### WORK INSTRUCTIONS
Repeat exactly the opening lines of the records, ending with the line that contains "parameter logic [31:0] AGC_WORD".

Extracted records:
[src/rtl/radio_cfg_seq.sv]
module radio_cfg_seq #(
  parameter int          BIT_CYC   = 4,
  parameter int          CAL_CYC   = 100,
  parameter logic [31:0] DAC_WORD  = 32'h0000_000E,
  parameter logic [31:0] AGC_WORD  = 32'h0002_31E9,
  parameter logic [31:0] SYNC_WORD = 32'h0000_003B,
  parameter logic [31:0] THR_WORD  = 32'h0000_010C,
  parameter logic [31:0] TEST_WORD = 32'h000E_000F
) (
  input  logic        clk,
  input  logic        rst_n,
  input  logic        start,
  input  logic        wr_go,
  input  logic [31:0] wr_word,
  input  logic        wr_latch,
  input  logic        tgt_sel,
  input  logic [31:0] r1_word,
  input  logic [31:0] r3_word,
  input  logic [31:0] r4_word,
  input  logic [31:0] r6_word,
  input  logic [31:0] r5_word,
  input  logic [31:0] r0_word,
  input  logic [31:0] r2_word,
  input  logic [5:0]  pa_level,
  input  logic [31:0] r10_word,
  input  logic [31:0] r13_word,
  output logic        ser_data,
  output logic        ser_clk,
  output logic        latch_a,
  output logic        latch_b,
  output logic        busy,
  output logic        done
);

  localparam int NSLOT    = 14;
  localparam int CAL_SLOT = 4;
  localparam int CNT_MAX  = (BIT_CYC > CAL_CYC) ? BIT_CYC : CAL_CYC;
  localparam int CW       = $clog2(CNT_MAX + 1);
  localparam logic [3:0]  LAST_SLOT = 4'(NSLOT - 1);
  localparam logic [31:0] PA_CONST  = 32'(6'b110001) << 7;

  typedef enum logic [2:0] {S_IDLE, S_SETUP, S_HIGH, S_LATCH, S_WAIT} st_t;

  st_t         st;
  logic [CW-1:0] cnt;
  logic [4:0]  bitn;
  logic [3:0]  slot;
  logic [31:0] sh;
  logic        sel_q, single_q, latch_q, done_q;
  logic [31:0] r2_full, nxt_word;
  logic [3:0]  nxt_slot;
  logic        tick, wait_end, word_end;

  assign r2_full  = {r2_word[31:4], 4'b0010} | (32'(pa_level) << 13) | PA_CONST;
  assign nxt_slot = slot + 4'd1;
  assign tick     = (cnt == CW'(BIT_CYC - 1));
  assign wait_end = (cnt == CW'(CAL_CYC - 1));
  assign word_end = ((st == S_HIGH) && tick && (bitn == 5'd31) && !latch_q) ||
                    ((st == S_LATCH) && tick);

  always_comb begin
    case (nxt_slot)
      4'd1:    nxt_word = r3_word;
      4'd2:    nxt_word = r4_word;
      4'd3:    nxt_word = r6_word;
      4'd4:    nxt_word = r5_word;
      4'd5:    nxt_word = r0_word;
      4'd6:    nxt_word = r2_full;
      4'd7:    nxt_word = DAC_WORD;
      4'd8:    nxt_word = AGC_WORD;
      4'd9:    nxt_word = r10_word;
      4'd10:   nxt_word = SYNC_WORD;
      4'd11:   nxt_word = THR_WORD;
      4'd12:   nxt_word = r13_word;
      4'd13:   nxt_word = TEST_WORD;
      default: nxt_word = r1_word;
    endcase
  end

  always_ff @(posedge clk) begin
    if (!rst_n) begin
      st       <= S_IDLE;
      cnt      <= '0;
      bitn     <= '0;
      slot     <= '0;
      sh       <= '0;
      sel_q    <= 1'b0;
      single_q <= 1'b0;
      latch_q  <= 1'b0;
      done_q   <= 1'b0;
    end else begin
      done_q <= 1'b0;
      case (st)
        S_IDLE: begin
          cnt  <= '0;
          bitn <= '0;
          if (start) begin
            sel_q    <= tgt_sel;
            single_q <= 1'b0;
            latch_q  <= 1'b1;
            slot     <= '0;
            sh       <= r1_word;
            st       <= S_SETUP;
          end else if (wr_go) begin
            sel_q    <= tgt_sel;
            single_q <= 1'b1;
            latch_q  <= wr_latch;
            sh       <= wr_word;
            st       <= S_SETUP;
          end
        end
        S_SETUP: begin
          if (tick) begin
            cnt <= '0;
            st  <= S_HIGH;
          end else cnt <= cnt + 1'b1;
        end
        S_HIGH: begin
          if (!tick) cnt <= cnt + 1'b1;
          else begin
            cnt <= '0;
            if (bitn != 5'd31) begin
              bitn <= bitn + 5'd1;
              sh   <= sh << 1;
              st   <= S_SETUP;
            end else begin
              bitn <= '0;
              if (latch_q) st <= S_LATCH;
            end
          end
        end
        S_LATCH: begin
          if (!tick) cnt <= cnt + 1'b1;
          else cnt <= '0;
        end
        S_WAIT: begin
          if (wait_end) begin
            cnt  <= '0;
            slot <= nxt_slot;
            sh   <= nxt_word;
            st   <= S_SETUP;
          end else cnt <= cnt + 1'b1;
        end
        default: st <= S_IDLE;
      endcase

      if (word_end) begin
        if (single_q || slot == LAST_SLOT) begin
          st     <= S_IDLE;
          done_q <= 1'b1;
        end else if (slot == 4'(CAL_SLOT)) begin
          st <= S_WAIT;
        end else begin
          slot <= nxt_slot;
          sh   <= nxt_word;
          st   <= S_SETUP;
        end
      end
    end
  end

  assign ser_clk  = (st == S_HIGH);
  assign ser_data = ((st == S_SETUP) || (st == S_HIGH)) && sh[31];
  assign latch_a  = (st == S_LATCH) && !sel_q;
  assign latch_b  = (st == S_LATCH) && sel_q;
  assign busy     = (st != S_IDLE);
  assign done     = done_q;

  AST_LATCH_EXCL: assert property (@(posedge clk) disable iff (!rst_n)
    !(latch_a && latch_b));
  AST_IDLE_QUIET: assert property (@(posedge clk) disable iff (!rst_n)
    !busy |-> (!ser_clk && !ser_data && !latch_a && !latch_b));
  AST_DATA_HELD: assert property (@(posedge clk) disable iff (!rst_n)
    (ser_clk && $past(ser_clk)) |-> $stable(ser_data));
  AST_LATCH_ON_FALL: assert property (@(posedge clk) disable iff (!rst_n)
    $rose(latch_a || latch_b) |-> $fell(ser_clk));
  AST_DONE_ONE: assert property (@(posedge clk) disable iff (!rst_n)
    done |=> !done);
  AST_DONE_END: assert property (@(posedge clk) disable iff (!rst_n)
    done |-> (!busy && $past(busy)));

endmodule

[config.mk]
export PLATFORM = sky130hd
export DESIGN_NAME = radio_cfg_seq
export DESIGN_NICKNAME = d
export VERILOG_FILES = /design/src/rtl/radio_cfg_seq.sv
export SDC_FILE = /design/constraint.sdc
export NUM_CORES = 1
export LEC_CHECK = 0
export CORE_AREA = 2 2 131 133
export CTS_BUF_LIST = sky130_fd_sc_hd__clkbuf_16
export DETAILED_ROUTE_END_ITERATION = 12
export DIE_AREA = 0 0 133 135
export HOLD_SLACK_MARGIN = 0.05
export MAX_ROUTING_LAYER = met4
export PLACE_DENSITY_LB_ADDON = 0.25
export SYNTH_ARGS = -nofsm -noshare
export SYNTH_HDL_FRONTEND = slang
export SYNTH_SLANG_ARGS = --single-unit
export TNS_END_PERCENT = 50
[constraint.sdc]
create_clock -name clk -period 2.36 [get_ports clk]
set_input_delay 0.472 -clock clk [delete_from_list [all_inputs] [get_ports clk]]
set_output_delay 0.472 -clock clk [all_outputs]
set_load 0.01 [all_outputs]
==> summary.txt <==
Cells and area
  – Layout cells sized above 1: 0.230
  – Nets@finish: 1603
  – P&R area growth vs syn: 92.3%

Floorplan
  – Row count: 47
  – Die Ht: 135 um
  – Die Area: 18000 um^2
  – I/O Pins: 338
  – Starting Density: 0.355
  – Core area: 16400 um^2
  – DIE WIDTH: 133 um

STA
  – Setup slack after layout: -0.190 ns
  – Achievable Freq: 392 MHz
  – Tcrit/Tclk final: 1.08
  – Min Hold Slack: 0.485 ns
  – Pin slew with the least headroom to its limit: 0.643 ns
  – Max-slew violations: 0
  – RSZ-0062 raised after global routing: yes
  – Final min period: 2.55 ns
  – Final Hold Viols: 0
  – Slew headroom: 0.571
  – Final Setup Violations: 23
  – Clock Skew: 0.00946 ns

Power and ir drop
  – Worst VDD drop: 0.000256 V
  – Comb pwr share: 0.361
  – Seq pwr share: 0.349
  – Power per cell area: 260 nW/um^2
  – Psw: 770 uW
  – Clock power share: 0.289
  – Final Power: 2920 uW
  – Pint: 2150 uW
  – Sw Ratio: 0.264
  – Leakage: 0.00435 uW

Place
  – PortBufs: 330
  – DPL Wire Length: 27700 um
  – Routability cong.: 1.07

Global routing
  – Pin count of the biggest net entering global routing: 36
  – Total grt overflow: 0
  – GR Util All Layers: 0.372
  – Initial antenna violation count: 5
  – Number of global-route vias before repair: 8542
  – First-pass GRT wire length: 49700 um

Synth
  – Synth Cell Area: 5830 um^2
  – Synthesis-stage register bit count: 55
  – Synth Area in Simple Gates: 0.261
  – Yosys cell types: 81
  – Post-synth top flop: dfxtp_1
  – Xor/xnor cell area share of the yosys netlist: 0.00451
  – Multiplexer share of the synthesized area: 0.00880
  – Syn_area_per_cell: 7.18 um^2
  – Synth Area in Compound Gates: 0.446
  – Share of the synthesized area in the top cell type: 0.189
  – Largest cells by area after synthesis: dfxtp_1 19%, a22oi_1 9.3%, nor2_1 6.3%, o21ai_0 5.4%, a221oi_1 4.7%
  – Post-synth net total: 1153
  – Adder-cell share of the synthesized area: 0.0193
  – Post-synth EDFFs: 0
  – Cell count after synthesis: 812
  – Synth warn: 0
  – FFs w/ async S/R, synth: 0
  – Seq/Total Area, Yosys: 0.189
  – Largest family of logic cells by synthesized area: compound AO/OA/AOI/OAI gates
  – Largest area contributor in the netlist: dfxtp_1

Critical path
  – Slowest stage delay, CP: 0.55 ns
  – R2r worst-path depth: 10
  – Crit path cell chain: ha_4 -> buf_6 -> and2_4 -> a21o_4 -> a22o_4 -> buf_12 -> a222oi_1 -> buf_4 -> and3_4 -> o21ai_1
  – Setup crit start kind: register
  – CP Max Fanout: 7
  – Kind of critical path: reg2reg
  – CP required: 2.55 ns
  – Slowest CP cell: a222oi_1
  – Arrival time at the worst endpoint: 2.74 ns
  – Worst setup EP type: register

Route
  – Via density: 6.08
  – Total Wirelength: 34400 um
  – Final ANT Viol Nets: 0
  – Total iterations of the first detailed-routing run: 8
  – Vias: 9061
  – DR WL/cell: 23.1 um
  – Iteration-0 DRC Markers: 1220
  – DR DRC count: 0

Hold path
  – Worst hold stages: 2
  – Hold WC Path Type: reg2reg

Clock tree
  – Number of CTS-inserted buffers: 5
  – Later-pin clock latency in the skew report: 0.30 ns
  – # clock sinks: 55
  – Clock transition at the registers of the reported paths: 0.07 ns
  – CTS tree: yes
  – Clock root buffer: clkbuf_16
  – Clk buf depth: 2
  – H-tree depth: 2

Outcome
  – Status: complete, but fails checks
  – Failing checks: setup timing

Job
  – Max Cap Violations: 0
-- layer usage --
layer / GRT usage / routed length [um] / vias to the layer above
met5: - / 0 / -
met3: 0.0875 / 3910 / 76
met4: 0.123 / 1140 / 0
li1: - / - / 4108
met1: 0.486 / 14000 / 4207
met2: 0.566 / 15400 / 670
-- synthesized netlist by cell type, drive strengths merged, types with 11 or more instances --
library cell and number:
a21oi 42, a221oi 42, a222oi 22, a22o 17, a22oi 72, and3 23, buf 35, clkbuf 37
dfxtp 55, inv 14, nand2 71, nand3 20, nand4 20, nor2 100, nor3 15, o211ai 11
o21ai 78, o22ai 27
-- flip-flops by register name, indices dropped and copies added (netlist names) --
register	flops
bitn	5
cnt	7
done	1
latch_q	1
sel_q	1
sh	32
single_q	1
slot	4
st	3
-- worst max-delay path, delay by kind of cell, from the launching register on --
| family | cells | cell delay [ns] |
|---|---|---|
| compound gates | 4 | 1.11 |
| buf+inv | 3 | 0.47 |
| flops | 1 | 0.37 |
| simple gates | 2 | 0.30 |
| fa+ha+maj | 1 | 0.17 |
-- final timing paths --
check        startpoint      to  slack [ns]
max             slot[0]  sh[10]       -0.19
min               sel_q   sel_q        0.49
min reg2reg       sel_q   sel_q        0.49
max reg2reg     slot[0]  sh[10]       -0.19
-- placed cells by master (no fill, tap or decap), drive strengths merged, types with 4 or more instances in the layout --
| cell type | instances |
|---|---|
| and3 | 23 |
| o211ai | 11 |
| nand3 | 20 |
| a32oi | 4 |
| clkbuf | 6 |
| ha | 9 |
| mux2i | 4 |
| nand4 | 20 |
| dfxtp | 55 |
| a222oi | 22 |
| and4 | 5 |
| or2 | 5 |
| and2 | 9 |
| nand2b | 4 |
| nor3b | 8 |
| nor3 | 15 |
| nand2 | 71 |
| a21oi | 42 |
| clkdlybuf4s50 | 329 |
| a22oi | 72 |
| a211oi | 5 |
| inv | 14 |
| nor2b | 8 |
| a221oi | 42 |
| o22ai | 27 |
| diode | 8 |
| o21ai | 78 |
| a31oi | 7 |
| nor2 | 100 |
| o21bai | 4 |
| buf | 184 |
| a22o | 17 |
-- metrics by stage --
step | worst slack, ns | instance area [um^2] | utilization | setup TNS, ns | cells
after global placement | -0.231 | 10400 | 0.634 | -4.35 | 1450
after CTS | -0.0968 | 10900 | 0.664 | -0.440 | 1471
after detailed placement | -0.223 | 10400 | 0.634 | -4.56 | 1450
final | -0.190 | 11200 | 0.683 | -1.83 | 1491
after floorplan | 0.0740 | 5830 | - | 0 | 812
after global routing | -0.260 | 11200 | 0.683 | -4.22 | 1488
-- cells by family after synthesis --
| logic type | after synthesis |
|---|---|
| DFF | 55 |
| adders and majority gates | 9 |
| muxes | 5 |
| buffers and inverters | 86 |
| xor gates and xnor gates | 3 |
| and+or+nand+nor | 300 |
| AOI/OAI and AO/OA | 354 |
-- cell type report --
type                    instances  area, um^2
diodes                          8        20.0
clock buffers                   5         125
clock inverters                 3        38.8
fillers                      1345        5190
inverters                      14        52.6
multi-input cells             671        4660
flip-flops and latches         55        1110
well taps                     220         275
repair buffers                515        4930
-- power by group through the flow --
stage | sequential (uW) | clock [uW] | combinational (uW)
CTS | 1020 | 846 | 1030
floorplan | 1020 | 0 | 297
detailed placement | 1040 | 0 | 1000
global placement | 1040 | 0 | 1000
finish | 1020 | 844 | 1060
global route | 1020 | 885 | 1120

### SOLUTION TO THIS TASK
[src/rtl/radio_cfg_seq.sv]
module radio_cfg_seq #(
  parameter int          BIT_CYC   = 4,
  parameter int          CAL_CYC   = 100,
  parameter logic [31:0] DAC_WORD  = 32'h0000_000E,
  parameter logic [31:0] AGC_WORD  = 32'h0002_31E9,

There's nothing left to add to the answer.